● **Try it**
Without changing anything, output the records below.

● **Available data**
-----

--- config.mk ---
export PLATFORM = sky130hd
export DESIGN_NAME = eight_b_ten_b_char_codec
export DESIGN_NICKNAME = d
export VERILOG_FILES = /design/src/rtl/codec_pkg.sv /design/src/rtl/stream_link_if.sv /design/src/rtl/char_fifo.sv /design/src/rtl/char_decoder.sv /design/src/rtl/eight_b_ten_b_char_codec.sv
export SDC_FILE = /design/constraint.sdc
export NUM_CORES = 1
export LEC_CHECK = 0
export ABC_AREA = 1
export BUFFER_PORTS_ARGS = -buffer_cell sky130_fd_sc_hd__buf_4
export CAP_MARGIN = 20
export CORE_MARGIN = 2
export CORE_UTILIZATION = 58
export CTS_CLUSTER_DIAMETER = 80
export CTS_CLUSTER_SIZE = 25
export DETAILED_ROUTE_END_ITERATION = 10
export PLACE_DENSITY = 0.81
export SYNTH_ARGS = -nofsm -noshare
export SYNTH_HDL_FRONTEND = slang
export SYNTH_SLANG_ARGS = --single-unit
--- constraint.sdc ---
create_clock -name clk_i -period 15.8 [get_ports clk_i]
set_input_delay 3.16 -clock clk_i [delete_from_list [all_inputs] [get_ports clk_i]]
set_output_delay 3.16 -clock clk_i [all_outputs]
set_load 0.02 [all_outputs]
==> config.mk <==
export PLATFORM = sky130hd
export DESIGN_NAME = sflg_top
export DESIGN_NICKNAME = d
export VERILOG_FILES = /design/src/common/sflg_pkg.sv /design/src/hw/sflg_shift.sv /design/src/hw/sflg_top.sv
export SDC_FILE = /design/constraint.sdc
export NUM_CORES = 1
export LEC_CHECK = 0
export BUFFER_PORTS_ARGS = -buffer_cell sky130_fd_sc_hd__buf_2
export CELL_PAD_IN_SITES_DETAIL_PLACEMENT = 0
export CELL_PAD_IN_SITES_GLOBAL_PLACEMENT = 2
export CORE_MARGIN = 3
export CORE_UTILIZATION = 36
export CTS_CLUSTER_SIZE = 16
export DETAILED_ROUTE_END_ITERATION = 7
export PLACE_DENSITY_LB_ADDON = 0.1
export SYNTH_ARGS = -nofsm -noshare
export SYNTH_HDL_FRONTEND = slang
export SYNTH_HIERARCHICAL = 1
export SYNTH_SLANG_ARGS = --single-unit
==> constraint.sdc <==
create_clock -name clock -period 2.7 [get_ports clock]
set_input_delay 0.54 -clock clock [delete_from_list [all_inputs] [get_ports clock]]
set_output_delay 0.54 -clock clock [all_outputs]
set_load 0.01 [all_outputs]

-----

● **Response**
--- config.mk ---
export PLATFORM = sky130hd
export DESIGN_NAME = eight_b_ten_b_char_codec
export DESIGN_NICKNAME = d
export VERILOG_FILES = /design/src/rtl/codec_pkg.sv /design/src/rtl/stream_link_if.sv /design/src/rtl/char_fifo.sv /design/src/rtl/char_decoder.sv /design/src/rtl/eight_b_ten_b_char_codec.sv
export SDC_FILE = /design/constraint.sdc
export NUM_CORES = 1
export LEC_CHECK = 0
export ABC_AREA = 1
export BUFFER_PORTS_ARGS = -buffer_cell sky130_fd_sc_hd__buf_4
export CAP_MARGIN = 20
export CORE_MARGIN = 2
export CORE_UTILIZATION = 58
export CTS_CLUSTER_DIAMETER = 80
export CTS_CLUSTER_SIZE = 25
export DETAILED_ROUTE_END_ITERATION = 10
export PLACE_DENSITY = 0.81
export SYNTH_ARGS = -nofsm -noshare
export SYNTH_HDL_FRONTEND = slang
export SYNTH_SLANG_ARGS = --single-unit
--- constraint.sdc ---
create_clock -name clk_i -period 15.8 [get_ports clk_i]
set_input_delay 3.16 -clock clk_i [delete_from_list [all_inputs] [get_ports clk_i]]
set_output_delay 3.16 -clock clk_i [all_outputs]
set_load 0.02 [all_outputs]
==> config.mk <==
export PLATFORM = sky130hd
export DESIGN_NAME = sflg_top
export DESIGN_NICKNAME = d
export VERILOG_FILES = /design/src/common/sflg_pkg.sv /design/src/hw/sflg_shift.sv /design/src/hw/sflg_top.sv
export SDC_FILE = /design/constraint.sdc
export NUM_CORES = 1
export LEC_CHECK = 0
export BUFFER_PORTS_ARGS = -buffer_cell sky130_fd_sc_hd__buf_2
export CELL_PAD_IN_SITES_DETAIL_PLACEMENT = 0
export CELL_PAD_IN_SITES_GLOBAL_PLACEMENT = 2
export CORE_MARGIN = 3
export CORE_UTILIZATION = 36
export CTS_CLUSTER_SIZE = 16
export DETAILED_ROUTE_END_ITERATION = 7
export PLACE_DENSITY_LB_ADDON = 0.1
export SYNTH_ARGS = -nofsm -noshare
export SYNTH_HDL_FRONTEND = slang
export SYNTH_HIERARCHICAL = 1
export SYNTH_SLANG_ARGS = --single-unit
==> constraint.sdc <==
create_clock -name clock -period 2.7 [get_ports clock]
set_input_delay 0.54 -clock clock [delete_from_list [all_inputs] [get_ports clock]]
set_output_delay 0.54 -clock clock [all_outputs]
set_load 0.01 [all_outputs]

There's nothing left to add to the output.